QuoteApparently, the custodians shut off the lights a short time after, as the tape next picks up in the middle of "The Curse." And, wow, Sun Ra is pissed off! For more than five minutes, Sonny rains down sheets of radioactive organ and angrily rants about darkness and light, race and righteousness:

    "The darkness means nothing to you. It's my home. And my people are dark and black....there's nothing but darkness anyway and there's no escape for white, yellow, brown or black for what I represent. And you can believe it if you want to or not; I don't care! This planet needs me! I don't need it!...You cannot afford to take a chance. I'm not playing with anything, I'm not Christ, I'm not righteous, I'm so evil...I'll destroy the whole planet! I'm here to do something! I'm a product of nature! I don't care anything about the governments of man, I don't care anything about anyone who is not true and sincere. There is no excuse for any man to mistreat another man. I will not tolerate it! I don't care if you're the strongest government on the face of the earth, you are a part of nature!...Do not ever turn the lights out on me! You may be ever so light, but you don't own anything! You are here by the grace of the god you say you worship!... You will wake up! Black people don't need to wake up, they got me -- you don't have nothin'!"

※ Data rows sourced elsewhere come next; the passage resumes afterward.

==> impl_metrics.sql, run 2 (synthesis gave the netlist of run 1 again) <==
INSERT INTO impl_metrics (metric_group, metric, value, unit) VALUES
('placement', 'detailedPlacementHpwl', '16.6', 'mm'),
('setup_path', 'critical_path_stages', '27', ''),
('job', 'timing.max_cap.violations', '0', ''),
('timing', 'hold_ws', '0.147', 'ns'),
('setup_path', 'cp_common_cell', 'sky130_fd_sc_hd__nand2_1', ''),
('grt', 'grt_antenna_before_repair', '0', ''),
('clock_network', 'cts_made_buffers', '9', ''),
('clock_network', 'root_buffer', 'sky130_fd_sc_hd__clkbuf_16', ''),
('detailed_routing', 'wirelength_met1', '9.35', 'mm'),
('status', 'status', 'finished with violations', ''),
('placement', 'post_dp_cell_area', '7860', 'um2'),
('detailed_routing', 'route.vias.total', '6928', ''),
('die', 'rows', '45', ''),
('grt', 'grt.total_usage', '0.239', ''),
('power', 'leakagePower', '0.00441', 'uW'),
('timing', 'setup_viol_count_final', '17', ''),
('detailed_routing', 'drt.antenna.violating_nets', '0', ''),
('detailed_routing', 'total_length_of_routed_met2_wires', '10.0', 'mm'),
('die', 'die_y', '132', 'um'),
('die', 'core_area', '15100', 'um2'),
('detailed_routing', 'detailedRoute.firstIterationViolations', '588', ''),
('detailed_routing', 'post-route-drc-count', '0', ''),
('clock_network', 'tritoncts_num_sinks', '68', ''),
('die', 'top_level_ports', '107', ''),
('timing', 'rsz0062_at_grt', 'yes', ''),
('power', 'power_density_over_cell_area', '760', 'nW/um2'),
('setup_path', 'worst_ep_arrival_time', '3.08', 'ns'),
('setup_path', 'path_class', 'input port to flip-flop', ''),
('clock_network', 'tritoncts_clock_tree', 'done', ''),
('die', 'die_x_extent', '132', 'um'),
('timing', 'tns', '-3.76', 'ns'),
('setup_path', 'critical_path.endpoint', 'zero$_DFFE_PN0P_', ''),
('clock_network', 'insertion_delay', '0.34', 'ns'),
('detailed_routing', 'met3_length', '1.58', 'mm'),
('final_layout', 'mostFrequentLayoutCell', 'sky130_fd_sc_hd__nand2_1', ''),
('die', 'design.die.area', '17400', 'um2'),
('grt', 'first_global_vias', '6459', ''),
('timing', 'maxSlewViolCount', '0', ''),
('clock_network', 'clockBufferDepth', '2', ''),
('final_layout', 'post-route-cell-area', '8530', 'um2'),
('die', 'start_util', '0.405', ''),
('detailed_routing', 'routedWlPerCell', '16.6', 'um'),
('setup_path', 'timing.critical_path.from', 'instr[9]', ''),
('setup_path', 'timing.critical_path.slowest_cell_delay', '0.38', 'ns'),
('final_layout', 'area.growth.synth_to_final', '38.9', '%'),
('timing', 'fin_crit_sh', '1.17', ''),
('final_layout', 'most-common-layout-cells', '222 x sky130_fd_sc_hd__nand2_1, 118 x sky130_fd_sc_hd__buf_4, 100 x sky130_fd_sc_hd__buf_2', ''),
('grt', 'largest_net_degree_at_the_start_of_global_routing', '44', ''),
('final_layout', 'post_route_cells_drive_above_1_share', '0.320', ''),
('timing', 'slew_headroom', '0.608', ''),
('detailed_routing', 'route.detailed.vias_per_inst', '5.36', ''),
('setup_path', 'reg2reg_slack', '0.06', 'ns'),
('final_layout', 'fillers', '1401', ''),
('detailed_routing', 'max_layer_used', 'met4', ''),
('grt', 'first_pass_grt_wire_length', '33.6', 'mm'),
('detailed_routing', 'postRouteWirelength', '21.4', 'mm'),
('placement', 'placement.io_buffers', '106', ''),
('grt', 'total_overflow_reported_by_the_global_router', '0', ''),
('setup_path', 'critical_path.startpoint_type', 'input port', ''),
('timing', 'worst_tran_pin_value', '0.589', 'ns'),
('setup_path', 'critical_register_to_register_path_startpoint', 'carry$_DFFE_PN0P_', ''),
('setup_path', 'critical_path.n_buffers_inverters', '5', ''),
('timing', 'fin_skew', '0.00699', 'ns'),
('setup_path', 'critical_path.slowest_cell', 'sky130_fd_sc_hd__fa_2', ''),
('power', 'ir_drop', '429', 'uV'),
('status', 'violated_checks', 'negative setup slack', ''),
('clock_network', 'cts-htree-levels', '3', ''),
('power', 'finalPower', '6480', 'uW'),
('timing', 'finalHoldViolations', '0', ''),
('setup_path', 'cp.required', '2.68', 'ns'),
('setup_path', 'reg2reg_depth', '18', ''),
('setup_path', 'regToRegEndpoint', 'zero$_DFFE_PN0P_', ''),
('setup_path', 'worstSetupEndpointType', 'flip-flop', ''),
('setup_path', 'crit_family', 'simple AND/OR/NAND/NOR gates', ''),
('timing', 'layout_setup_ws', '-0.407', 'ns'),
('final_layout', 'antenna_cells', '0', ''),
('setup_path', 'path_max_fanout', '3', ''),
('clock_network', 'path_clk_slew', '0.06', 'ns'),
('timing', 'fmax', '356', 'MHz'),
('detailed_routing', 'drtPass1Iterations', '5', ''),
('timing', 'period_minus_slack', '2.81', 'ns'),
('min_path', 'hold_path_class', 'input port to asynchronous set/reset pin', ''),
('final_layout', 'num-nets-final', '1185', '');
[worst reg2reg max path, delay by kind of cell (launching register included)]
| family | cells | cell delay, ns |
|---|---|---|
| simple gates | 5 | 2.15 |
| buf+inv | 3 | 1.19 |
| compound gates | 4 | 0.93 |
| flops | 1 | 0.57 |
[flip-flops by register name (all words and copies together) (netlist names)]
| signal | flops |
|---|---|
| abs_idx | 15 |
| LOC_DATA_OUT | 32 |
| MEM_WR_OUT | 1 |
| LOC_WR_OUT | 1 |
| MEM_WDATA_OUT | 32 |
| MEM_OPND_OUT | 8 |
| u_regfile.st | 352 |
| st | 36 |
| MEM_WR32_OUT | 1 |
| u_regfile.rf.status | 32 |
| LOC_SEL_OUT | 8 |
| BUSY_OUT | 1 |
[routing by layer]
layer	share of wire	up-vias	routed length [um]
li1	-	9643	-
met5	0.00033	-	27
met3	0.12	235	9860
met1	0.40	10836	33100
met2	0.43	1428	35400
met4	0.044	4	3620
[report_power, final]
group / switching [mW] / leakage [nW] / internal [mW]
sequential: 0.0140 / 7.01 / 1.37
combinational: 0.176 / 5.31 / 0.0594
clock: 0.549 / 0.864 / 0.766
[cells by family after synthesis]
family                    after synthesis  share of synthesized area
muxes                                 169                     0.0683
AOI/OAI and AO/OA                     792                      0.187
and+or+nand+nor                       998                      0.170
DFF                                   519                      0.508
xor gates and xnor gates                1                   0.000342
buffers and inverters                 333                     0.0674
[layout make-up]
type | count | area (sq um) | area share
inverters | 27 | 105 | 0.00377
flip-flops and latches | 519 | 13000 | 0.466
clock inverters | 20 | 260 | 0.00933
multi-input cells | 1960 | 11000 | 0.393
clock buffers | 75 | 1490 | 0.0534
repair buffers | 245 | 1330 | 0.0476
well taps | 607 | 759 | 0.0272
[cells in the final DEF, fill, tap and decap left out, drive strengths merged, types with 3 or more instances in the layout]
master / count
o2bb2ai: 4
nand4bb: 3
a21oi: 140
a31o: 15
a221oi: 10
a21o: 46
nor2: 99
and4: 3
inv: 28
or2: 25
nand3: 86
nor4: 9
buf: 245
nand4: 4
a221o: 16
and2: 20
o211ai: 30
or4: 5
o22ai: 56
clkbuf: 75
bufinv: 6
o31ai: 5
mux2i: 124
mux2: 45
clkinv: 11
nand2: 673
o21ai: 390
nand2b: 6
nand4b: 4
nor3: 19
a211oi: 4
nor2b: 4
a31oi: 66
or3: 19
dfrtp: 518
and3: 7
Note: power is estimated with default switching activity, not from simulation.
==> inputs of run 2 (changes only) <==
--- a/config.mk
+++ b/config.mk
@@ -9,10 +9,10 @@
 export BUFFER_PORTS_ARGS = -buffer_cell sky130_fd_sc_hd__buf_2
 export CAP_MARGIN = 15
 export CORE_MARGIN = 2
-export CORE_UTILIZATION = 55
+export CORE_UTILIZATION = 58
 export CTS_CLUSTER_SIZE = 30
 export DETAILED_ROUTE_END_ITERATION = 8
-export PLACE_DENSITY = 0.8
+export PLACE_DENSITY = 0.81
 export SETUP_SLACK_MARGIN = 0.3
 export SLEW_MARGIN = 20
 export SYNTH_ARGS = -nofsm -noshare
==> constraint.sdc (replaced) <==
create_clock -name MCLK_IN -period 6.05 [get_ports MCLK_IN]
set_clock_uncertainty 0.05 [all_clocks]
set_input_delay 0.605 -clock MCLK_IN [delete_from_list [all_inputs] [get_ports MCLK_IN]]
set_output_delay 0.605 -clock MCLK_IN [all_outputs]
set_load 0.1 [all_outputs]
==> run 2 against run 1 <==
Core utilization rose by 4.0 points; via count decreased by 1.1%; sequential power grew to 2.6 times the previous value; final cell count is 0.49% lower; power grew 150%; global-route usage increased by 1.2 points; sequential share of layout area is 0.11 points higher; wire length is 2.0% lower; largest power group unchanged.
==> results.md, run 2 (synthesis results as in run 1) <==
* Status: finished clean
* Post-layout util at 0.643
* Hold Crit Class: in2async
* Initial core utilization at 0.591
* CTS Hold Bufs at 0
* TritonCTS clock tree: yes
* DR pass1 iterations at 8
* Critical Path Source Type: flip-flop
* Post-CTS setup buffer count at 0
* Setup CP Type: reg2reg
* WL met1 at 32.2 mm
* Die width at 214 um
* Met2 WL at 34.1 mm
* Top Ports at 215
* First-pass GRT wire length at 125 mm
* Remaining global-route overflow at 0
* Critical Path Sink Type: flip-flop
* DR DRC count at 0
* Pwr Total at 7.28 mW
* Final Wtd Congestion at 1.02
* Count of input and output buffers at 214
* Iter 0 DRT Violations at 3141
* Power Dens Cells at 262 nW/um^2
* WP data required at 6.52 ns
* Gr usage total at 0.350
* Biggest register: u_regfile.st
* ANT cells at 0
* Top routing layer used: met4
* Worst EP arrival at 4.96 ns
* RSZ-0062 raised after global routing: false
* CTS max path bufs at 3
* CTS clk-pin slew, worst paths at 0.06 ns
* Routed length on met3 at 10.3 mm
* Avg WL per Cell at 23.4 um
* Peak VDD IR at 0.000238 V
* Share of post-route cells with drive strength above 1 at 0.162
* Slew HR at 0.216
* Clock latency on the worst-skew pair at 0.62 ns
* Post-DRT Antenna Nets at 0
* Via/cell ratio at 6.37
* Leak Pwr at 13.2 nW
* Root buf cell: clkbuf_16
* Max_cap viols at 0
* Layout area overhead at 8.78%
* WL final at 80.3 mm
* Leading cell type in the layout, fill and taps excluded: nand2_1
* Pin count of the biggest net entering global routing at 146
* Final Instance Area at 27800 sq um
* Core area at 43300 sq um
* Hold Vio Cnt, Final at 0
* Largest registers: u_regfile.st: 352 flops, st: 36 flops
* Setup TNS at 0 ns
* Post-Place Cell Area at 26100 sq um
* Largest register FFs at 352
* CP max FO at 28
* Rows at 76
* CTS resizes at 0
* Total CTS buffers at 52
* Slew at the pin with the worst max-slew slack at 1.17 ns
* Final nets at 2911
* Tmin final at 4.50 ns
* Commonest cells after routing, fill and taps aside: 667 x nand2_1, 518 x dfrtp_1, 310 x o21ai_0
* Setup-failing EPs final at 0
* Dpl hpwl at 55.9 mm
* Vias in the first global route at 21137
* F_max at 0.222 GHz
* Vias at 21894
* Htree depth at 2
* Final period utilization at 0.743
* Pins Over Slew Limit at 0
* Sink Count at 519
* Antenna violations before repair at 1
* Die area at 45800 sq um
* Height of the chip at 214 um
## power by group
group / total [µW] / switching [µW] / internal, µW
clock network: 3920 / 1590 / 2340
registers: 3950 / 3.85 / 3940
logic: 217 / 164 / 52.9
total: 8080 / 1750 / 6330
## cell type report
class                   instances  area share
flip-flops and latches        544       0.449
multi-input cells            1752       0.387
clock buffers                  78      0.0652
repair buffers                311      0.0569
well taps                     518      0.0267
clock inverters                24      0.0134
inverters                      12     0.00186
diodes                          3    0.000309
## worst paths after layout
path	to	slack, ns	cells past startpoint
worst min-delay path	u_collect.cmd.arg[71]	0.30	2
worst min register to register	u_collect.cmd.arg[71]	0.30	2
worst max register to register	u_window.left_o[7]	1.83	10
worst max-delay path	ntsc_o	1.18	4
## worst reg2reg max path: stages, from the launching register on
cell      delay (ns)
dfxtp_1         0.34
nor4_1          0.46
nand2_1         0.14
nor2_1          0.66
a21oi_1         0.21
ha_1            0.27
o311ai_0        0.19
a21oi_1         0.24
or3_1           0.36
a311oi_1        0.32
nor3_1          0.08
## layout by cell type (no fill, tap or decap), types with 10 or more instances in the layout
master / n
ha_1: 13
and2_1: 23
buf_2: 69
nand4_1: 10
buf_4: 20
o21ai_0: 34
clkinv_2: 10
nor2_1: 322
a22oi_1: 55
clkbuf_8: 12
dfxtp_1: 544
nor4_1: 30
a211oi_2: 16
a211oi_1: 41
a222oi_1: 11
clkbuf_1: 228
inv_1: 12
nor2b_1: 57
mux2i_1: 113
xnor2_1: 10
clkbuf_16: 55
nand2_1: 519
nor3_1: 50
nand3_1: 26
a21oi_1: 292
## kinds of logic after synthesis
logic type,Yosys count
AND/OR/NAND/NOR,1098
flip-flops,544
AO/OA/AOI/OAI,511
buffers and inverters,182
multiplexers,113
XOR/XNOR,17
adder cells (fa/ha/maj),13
--- config.mk ---
export PLATFORM = sky130hd
export DESIGN_NAME = dtg_decoder
export DESIGN_NICKNAME = d
export VERILOG_FILES = /design/src/hdl/dtg_pkg.sv /design/src/hdl/dtg_decoder.sv /design/src/hdl/dtg_band_meas.sv
export VERILOG_INCLUDE_DIRS = /design/src /design/src/hdl
export SDC_FILE = /design/constraint.sdc
export NUM_CORES = 1
export LEC_CHECK = 0
export BUFFER_PORTS_ARGS = -buffer_cell sky130_fd_sc_hd__buf_2
export CAP_MARGIN = 40
export CORE_MARGIN = 1
export CORE_UTILIZATION = 43
export DETAILED_ROUTE_END_ITERATION = 10
export PLACE_DENSITY_LB_ADDON = 0.1
export SKIP_CTS_REPAIR_TIMING = 1
export SYNTH_ARGS = -nofsm -noshare
export SYNTH_HDL_FRONTEND = slang
export SYNTH_HIERARCHICAL = 1
export SYNTH_SLANG_ARGS = --single-unit
export TNS_END_PERCENT = 50
--- constraint.sdc ---
create_clock -name clk -period 2.4 [get_ports clk]
set_input_delay 0.12 -clock clk [delete_from_list [all_inputs] [get_ports clk]]
set_output_delay 0.12 -clock clk [all_outputs]
set_load 0.02 [all_outputs]
--- src/hdl/dtg_params.svh ---
// Constants of the tone decode and steering block
// How it works
// - Count each band's period and accept only the eight standard tones within tolerance.
// - Map the row/column pair to the 4-bit code; zero is ten, D is zero.
// - Raise early steering once one valid row and one valid column tone coexist.
// - Drop early steering at once on any loss of the two-tone condition.
// - Steering input above threshold registers the current pair and updates the latch.
// - Steering input below threshold frees the block to take a new pair.
// - Guard-time output follows early steering and the steering input level.
// - Average several periods so voice and third tones are rejected, small drift tolerated.
// - After registration keep guard-time high while early steering stays high.
// - After a settling delay raise delayed steering to flag a registered pair.
// - Code latch changes only as delayed steering rises, held until next pair.
`ifndef DTG_PARAMS_SVH
`define DTG_PARAMS_SVH

// ----------------------------------------
// Clock and timing
// ----------------------------------------
`define DTG_CLK_HZ 125000000
`define DTG_CLK_NS 8
`define DTG_SETTLE_NS 40
`define DTG_SETTLE_CYC ((`DTG_SETTLE_NS + `DTG_CLK_NS - 1) / `DTG_CLK_NS)

// ----------------------------------------
// Tone set, Hz
// ----------------------------------------
`define DTG_ROW0_HZ 697
`define DTG_ROW1_HZ 770
`define DTG_ROW2_HZ 852
`define DTG_ROW3_HZ 941
`define DTG_COL0_HZ 1209
`define DTG_COL1_HZ 1336
`define DTG_COL2_HZ 1477
`define DTG_COL3_HZ 1633

// ----------------------------------------
// Detector tuning and reset values
// ----------------------------------------
`define DTG_TOL_PERMIL 15
`define DTG_AVG_PERIODS 4
`define DTG_CNT_W 20
`define DTG_CODE_RST 4'h0

`endif

--- src/hdl/dtg_pkg.sv ---
// Types shared by the tone decode and steering block
package dtg_pkg;

   // ----------------------------------------
   // Steering sequence
   // ----------------------------------------
   typedef enum logic [1:0] {
      DTG_FREE,
      DTG_SETTLE,
      DTG_HELD
   } dtg_steer_e;

   // ----------------------------------------
   // One band's detection result
   // ----------------------------------------
   typedef struct packed {
      logic valid;
      logic [1:0] idx;
   } dtg_tone_s;

endpackage : dtg_pkg

--- src/hdl/dtg_decoder.sv ---
// Tone pair decoder with early steering, guard-time and code latch
`timescale 1ns/1ps
`default_nettype none
`include "dtg_params.svh"
module dtg_decoder #(
   parameter int unsigned CLK_HZ = `DTG_CLK_HZ
) (
   // Clock and reset
   input wire logic clk,
   input wire logic srst,
   // Limited band signals from the filters
   input wire logic low_band_in,
   input wire logic high_band_in,
   // Steering pin: threshold comparator in, guard-time drive out
   input wire logic steer_in,
   output logic guard_time_out,
   output logic guard_time_oe,
   // Detector results
   output logic early_steer_out,
   output logic delayed_steer,
   output logic [3:0] rx_code
);
   import dtg_pkg::*;

   localparam int SETTLE_N = `DTG_SETTLE_CYC;

   // ----------------------------------------
   // Pair to code mapping
   // ----------------------------------------
   function automatic logic [3:0] encode(input logic [1:0] row, input logic [1:0] col);
      logic [3:0] c;
      c = 4'h0;
      case ({row, col})
         4'h0: c = 4'h1;
         4'h1: c = 4'h2;
         4'h2: c = 4'h3;
         4'h3: c = 4'hd;
         4'h4: c = 4'h4;
         4'h5: c = 4'h5;
         4'h6: c = 4'h6;
         4'h7: c = 4'he;
         4'h8: c = 4'h7;
         4'h9: c = 4'h8;
         4'ha: c = 4'h9;
         4'hb: c = 4'hf;
         4'hc: c = 4'hb;
         4'hd: c = 4'ha;
         4'he: c = 4'hc;
         4'hf: c = 4'h0;
         default: c = 4'h0;
      endcase
      return c;
   endfunction : encode

   typedef struct packed {
      logic [1:0] lo_sync;
      logic [1:0] hi_sync;
      logic [1:0] steer_sync;
      dtg_steer_e state;
      logic [3:0] settle;
      logic [3:0] pend;
      logic [3:0] code;
      logic dstr;
      logic early;
      logic guard;
      logic guard_oe;
   } dtg_dec_s;

   dtg_dec_s s_q, s_d;
   dtg_tone_s lo_tone, hi_tone;
   logic steer_s;

   // ----------------------------------------
   // Band measurement
   // ----------------------------------------
   dtg_band_meas #(
      .CLK_HZ(CLK_HZ),
      .F0(`DTG_ROW0_HZ),
      .F1(`DTG_ROW1_HZ),
      .F2(`DTG_ROW2_HZ),
      .F3(`DTG_ROW3_HZ),
      .AVG(`DTG_AVG_PERIODS)
   ) u_low (
      .clk(clk),
      .srst(srst),
      .band(s_q.lo_sync[1]),
      .tone(lo_tone)
   );

   dtg_band_meas #(
      .CLK_HZ(CLK_HZ),
      .F0(`DTG_COL0_HZ),
      .F1(`DTG_COL1_HZ),
      .F2(`DTG_COL2_HZ),
      .F3(`DTG_COL3_HZ),
      .AVG(`DTG_AVG_PERIODS)
   ) u_high (
      .clk(clk),
      .srst(srst),
      .band(s_q.hi_sync[1]),
      .tone(hi_tone)
   );

   assign steer_s = s_q.steer_sync[1];

   // ----------------------------------------
   // Steering sequence
   // ----------------------------------------
   always_comb begin
      s_d = s_q;
      // Pins are asynchronous; only the second stage is used
      s_d.lo_sync = {s_q.lo_sync[0], low_band_in};
      s_d.hi_sync = {s_q.hi_sync[0], high_band_in};
      s_d.steer_sync = {s_q.steer_sync[0], steer_in};
      // Combinational loss drops it on the very next edge, no filtering here
      s_d.early = lo_tone.valid && hi_tone.valid;
      case (s_q.state)
         DTG_FREE: begin
            s_d.dstr = 1'b0;
            if (steer_s && s_q.early) begin
               s_d.pend = encode(lo_tone.idx, hi_tone.idx);
               s_d.settle = 4'(SETTLE_N);
               s_d.state = DTG_SETTLE;
            end
         end
         DTG_SETTLE: begin
            if (!steer_s) begin
               s_d.state = DTG_FREE;
            end else if (s_q.settle <= 4'h1) begin
               // Code and flag move together so a reader never sees a stale code flagged
               s_d.dstr = 1'b1;
               s_d.code = s_q.pend;
               s_d.state = DTG_HELD;
            end else begin
               s_d.settle = s_q.settle - 4'h1;
            end
         end
         DTG_HELD: begin
            if (!steer_s) begin
               s_d.dstr = 1'b0;
               s_d.state = DTG_FREE;
            end
         end
         default: begin
            s_d.state = DTG_FREE;
            s_d.dstr = 1'b0;
         end
      endcase
      // Guard-time: pull high once registered and tone holds, low when tone lost
      s_d.guard = s_d.early && (s_d.state != DTG_FREE);
      // Released only while the RC is charging toward the threshold
      s_d.guard_oe = !(s_d.early && s_d.state == DTG_FREE);
   end

   always_ff @(posedge clk) begin
      if (srst) begin
         s_q <= '0;
         s_q.state <= DTG_FREE;
         s_q.code <= `DTG_CODE_RST;
         s_q.guard_oe <= 1'b1;
      end else begin
         s_q <= s_d;
      end
   end

   assign early_steer_out = s_q.early;
   assign guard_time_out = s_q.guard;
   assign guard_time_oe = s_q.guard_oe;
   assign delayed_steer = s_q.dstr;
   assign rx_code = s_q.code;
endmodule : dtg_decoder
`default_nettype wire

--- src/hdl/dtg_band_meas.sv ---
// Period counter and averaging tone classifier for one band
`timescale 1ns/1ps
`default_nettype none
`include "dtg_params.svh"
module dtg_band_meas #(
   parameter int unsigned CLK_HZ = `DTG_CLK_HZ,
   parameter int unsigned F0 = `DTG_ROW0_HZ,
   parameter int unsigned F1 = `DTG_ROW1_HZ,
   parameter int unsigned F2 = `DTG_ROW2_HZ,
   parameter int unsigned F3 = `DTG_ROW3_HZ,
   parameter int unsigned AVG = `DTG_AVG_PERIODS
) (
   // Clock and reset
   input wire logic clk,
   input wire logic srst,
   // Synchronised limiter output
   input wire logic band,
   // Detection result
   output dtg_pkg::dtg_tone_s tone
);
   import dtg_pkg::*;

   localparam int CW = `DTG_CNT_W;
   localparam int unsigned NOM [4] = '{CLK_HZ / F0, CLK_HZ / F1, CLK_HZ / F2, CLK_HZ / F3};
   localparam int unsigned TOL = `DTG_TOL_PERMIL;
   localparam int unsigned LONGEST = NOM[0] + NOM[0] * TOL / 1000;
   localparam logic [CW-1:0] LIMIT = CW'(LONGEST + 1);

   // ----------------------------------------
   // Period classifier
   // ----------------------------------------
   function automatic logic [2:0] classify(input logic [CW-1:0] p);
      logic [2:0] r;
      r = 3'h0;
      for (int i = 0; i < 4; i++) begin
         if (32'(p) >= NOM[i] - NOM[i] * TOL / 1000 && 32'(p) <= NOM[i] + NOM[i] * TOL / 1000) begin
            r = {1'b1, 2'(i)};
         end
      end
      return r;
   endfunction : classify

   typedef struct packed {
      logic prev;
      logic [CW-1:0] cnt;
      logic [1:0] last;
      logic [3:0] match;
      dtg_tone_s tone;
   } dtg_meas_s;

   dtg_meas_s s_q, s_d;
   logic [2:0] cls;

   // ----------------------------------------
   // Next state
   // ----------------------------------------
   always_comb begin
      s_d = s_q;
      cls = classify(s_q.cnt);
      s_d.prev = band;
      if (s_q.cnt < LIMIT) begin
         s_d.cnt = s_q.cnt + 1'b1;
      end
      if (band && !s_q.prev) begin
         s_d.cnt = CW'(1);
         if (!cls[2]) begin
            s_d.match = 4'h0;
            s_d.tone.valid = 1'b0;
         end else if (cls[1:0] == s_q.last && s_q.match != 4'h0) begin
            // Several matching periods in a row: one lucky period of speech is not enough
            if (s_q.match < 4'(AVG)) begin
               s_d.match = s_q.match + 4'h1;
            end
            s_d.tone.valid = (s_q.match + 4'h1 >= 4'(AVG));
         end else begin
            s_d.last = cls[1:0];
            s_d.match = 4'h1;
            s_d.tone.valid = 1'b0;
         end
         s_d.tone.idx = cls[1:0];
      end else if (s_q.cnt >= LIMIT) begin
         // Tone gone: no edge within the longest period
         s_d.match = 4'h0;
         s_d.tone.valid = 1'b0;
      end
   end

   always_ff @(posedge clk) begin
      if (srst) begin
         s_q <= '0;
      end else begin
         s_q <= s_d;
      end
   end

   assign tone = s_q.tone;
endmodule : dtg_band_meas
`default_nettype wire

Sun Ra ends with an explicit threat: "The birds don't have to stop playing at one o'clock; why should I? You just had one earthquake...you might expect another!" Whoah. This followed by an eerie minute or so of the audience exiting the auditorium, muttering in stunned disbelief; meanwhile some woman invites everyone to meet "at 4506 Southwest" for further consciousness-raising experiences. The tape concludes with Dr. Reggie Scott's monologue (over Sun Ra music), in which he recalls an "embarrassing evening for what could have been a perfect evening." In a coolly angry voice, Dr. Scott laments:


    "Sun Ra and his band never played better. The crowd never responded better. The people loved and begged for more. But it was ended; ended in another kind of tragic commentary on sensitivity, on responsibility, on man's -- black man's -- failure to share the artistic point of view, share the love of art with the artist...The crowd hungered for more, but was not permitted. It was embarrassing to people who love and worship the mighty Sun Ra. The band wanted to play. Sun Ra wanted to play. The audience wanted more...The crowd was at a feverish pitch to hear more Sun Ra and his Intergalactic Infinity Arkestra but it was brought to a halt by the powers that be."


Dr. Scott goes to on to describe the "furious" Sun Ra cursing the City of Los Angeles and concludes: "Sun Ra remains the myth. Sun Ra remains the puzzle. Sun Ra remains undisputed. Sun Ra can only be interpreted in one of two ways: You either go into the galaxy with him or stay left behind. It was that kind of evening. It was that kind of night..." Indeed.

NoSleep

And talking of Sun Ra There's a double CD set by him (Sun Ra and his 2000 Myth Science Arkestra), entitled Live In London 1990 that was recorded at the Mean Fiddler and you can clearly hear me shout "Yes!" from the audience as they begin to play "Shadow World".

And there's also the Kevin Ayers & The Whole World CD Hyde Park Free Concert 1970 that I attended also (band consisted of Robert Wyatt on drums, Mike Oldfield on guitar, Lol Coxhill on sax and David Bedford on keyboards, Mr Ayers on bass and vocals; first gig I attended after returning from Australia. Edgar Broughton (great!) and Pink Floyd (bit boring: Atom Heart Mother) played later the same day.